- TASK TO COMPLETE: Check each line of the material for the string "detailed", and copy the lines that have it.

- MATERIALS PROVIDED:
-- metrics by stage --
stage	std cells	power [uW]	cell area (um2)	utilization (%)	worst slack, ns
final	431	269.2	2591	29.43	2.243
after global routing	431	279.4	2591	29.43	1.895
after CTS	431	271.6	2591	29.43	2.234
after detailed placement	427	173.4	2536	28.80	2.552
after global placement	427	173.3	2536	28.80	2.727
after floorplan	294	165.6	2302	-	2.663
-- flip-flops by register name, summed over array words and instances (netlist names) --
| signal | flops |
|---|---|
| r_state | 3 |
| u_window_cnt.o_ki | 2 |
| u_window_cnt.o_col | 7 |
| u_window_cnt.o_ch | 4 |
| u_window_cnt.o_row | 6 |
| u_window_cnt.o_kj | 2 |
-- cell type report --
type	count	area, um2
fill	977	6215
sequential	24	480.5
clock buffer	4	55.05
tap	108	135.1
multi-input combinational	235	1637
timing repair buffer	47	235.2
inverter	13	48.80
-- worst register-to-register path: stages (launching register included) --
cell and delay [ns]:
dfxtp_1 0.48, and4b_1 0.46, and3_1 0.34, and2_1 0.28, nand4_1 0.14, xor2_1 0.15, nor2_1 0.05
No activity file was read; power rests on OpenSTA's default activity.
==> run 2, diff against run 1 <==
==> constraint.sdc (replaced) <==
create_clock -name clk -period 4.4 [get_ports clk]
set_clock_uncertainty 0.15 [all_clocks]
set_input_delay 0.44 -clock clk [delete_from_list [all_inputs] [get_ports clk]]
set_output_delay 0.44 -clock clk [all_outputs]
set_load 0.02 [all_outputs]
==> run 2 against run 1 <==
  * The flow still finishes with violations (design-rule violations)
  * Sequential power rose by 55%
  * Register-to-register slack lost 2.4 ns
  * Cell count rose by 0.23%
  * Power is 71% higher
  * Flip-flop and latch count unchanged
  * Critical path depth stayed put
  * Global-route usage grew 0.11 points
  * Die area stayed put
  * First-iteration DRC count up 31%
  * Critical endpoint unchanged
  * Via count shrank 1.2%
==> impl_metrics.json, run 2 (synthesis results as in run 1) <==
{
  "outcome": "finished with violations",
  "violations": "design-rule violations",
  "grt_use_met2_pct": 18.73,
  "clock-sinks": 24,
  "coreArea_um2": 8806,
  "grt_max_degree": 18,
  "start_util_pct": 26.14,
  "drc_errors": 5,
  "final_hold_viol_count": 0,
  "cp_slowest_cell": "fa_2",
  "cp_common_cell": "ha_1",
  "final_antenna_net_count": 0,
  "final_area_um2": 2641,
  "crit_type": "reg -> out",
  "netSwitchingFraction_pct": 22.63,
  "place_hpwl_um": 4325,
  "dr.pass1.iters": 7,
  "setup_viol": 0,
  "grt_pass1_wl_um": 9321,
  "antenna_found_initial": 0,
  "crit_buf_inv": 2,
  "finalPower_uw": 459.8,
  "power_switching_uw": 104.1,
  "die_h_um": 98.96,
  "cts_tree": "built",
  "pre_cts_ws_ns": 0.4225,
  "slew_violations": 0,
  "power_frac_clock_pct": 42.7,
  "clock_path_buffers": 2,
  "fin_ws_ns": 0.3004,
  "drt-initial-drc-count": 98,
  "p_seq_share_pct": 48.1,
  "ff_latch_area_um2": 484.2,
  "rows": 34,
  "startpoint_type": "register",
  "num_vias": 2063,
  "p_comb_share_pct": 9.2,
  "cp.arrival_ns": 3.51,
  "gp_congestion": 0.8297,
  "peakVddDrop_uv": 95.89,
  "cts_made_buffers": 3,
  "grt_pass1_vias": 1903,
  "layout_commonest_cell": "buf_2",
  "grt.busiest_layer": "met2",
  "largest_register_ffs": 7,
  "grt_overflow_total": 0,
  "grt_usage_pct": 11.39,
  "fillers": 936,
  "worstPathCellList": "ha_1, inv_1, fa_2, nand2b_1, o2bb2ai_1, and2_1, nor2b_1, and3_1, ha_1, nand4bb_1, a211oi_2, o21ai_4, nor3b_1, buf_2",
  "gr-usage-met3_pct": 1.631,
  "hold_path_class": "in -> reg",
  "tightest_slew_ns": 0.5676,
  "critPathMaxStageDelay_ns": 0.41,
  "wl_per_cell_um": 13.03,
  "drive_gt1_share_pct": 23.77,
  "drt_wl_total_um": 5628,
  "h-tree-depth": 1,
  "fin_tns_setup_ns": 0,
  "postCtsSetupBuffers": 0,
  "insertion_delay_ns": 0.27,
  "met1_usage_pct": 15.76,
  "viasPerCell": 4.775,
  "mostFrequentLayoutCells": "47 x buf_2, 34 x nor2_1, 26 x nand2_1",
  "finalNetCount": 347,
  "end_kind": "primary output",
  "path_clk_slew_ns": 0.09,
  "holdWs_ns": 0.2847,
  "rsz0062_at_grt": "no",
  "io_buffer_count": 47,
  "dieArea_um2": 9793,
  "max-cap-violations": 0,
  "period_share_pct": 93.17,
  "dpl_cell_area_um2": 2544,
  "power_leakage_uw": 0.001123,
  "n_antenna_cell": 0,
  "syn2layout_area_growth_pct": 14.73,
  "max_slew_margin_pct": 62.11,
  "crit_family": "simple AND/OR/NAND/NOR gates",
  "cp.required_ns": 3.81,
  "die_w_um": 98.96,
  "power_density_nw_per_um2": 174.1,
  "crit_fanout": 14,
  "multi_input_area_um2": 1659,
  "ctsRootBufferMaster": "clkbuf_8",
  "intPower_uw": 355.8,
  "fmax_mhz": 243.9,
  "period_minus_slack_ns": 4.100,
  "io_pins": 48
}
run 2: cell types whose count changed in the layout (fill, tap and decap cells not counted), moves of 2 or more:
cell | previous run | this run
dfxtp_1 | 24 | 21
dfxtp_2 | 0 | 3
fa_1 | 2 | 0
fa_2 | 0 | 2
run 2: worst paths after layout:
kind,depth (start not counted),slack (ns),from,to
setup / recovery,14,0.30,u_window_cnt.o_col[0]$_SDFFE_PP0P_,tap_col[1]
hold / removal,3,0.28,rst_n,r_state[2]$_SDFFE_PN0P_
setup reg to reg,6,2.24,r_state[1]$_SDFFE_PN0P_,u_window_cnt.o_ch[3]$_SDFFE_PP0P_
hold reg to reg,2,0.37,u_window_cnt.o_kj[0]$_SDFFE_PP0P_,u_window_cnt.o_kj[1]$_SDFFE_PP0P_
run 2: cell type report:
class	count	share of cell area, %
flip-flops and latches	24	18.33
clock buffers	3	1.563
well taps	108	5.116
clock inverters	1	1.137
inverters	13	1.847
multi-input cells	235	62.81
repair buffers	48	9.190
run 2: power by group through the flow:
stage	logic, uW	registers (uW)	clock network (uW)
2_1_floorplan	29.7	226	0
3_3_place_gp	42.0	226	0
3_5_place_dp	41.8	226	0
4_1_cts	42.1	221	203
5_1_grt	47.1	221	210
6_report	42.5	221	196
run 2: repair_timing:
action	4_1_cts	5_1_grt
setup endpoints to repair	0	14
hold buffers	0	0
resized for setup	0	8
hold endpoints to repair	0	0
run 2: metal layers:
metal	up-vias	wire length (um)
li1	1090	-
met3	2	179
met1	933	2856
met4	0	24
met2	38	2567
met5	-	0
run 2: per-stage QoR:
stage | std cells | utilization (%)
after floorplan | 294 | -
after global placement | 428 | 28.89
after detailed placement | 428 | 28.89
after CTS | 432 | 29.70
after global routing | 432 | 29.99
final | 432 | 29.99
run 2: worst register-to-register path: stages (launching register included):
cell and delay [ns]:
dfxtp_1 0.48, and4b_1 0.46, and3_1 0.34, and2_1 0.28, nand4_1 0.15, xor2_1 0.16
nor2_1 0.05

...

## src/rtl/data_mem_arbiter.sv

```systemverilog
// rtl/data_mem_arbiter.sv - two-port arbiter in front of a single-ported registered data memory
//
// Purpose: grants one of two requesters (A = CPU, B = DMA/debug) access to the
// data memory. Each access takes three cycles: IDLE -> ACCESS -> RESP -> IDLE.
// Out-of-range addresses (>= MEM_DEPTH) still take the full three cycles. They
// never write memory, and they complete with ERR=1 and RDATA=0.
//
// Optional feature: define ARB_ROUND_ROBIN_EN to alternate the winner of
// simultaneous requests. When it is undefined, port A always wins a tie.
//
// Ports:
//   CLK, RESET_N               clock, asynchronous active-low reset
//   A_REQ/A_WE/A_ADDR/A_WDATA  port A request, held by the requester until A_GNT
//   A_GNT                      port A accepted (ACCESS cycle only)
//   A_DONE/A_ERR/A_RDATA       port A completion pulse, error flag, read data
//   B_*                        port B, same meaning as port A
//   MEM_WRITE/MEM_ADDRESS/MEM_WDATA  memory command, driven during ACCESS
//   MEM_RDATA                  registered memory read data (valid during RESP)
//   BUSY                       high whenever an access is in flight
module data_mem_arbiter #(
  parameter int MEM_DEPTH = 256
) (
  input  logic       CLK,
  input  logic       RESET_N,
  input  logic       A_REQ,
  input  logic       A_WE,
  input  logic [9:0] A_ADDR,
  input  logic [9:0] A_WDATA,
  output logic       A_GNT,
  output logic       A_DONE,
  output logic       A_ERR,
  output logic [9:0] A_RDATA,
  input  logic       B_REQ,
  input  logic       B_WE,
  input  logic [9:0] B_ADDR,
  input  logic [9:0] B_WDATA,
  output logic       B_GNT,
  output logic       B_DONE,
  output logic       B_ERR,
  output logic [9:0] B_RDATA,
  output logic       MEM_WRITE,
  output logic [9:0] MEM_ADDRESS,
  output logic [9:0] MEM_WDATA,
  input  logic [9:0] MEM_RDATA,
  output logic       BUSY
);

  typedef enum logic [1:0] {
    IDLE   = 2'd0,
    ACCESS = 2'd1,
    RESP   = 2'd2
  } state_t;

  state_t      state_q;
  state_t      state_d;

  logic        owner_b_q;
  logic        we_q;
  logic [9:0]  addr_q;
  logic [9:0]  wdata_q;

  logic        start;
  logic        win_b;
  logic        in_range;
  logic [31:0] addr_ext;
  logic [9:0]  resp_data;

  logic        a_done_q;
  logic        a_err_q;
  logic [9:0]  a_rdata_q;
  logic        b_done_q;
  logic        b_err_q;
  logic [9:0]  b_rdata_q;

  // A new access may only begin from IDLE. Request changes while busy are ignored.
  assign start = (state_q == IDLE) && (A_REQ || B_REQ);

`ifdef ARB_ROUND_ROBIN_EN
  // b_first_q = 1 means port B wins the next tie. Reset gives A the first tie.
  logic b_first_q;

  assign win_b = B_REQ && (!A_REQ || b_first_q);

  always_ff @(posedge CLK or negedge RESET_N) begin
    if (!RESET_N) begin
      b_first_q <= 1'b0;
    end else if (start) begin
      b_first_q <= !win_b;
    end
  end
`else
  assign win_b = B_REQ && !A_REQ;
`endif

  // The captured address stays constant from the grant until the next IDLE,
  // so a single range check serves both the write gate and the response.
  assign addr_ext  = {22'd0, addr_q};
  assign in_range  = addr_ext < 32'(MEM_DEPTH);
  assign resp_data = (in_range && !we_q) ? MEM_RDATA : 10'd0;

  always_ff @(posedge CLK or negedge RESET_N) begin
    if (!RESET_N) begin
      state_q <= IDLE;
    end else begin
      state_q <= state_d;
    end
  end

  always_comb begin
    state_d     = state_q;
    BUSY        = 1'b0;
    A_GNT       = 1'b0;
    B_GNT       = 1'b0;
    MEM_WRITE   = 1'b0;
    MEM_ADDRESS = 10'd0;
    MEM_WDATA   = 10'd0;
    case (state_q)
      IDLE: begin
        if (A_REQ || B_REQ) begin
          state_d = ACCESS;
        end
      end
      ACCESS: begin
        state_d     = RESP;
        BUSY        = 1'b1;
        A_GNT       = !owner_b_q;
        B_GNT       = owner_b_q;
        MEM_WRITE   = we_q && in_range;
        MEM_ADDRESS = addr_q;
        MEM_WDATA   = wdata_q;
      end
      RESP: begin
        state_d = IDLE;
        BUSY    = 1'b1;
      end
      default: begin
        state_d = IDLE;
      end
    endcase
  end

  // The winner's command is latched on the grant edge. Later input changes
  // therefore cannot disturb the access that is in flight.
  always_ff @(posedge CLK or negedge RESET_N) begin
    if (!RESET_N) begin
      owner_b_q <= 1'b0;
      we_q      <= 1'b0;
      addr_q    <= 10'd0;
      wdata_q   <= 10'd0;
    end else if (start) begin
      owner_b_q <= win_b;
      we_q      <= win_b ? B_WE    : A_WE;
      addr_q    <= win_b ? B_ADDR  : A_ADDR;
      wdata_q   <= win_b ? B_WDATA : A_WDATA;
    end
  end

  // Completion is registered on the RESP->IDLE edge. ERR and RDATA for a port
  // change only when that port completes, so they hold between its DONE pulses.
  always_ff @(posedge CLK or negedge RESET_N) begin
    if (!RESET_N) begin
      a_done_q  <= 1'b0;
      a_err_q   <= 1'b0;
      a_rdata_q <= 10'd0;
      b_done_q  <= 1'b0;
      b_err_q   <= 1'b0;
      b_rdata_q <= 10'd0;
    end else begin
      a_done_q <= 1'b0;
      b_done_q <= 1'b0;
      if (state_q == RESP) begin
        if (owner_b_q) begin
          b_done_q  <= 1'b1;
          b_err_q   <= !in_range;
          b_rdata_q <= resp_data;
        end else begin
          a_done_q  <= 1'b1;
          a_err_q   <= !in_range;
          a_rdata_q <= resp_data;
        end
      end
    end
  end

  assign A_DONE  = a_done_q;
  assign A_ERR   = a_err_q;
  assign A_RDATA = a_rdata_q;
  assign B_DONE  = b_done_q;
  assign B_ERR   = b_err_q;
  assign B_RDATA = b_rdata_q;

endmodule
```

- EXERCISE ANSWER:
after detailed placement	427	173.4	2536	28.80	2.552
after detailed placement | 428 | 28.89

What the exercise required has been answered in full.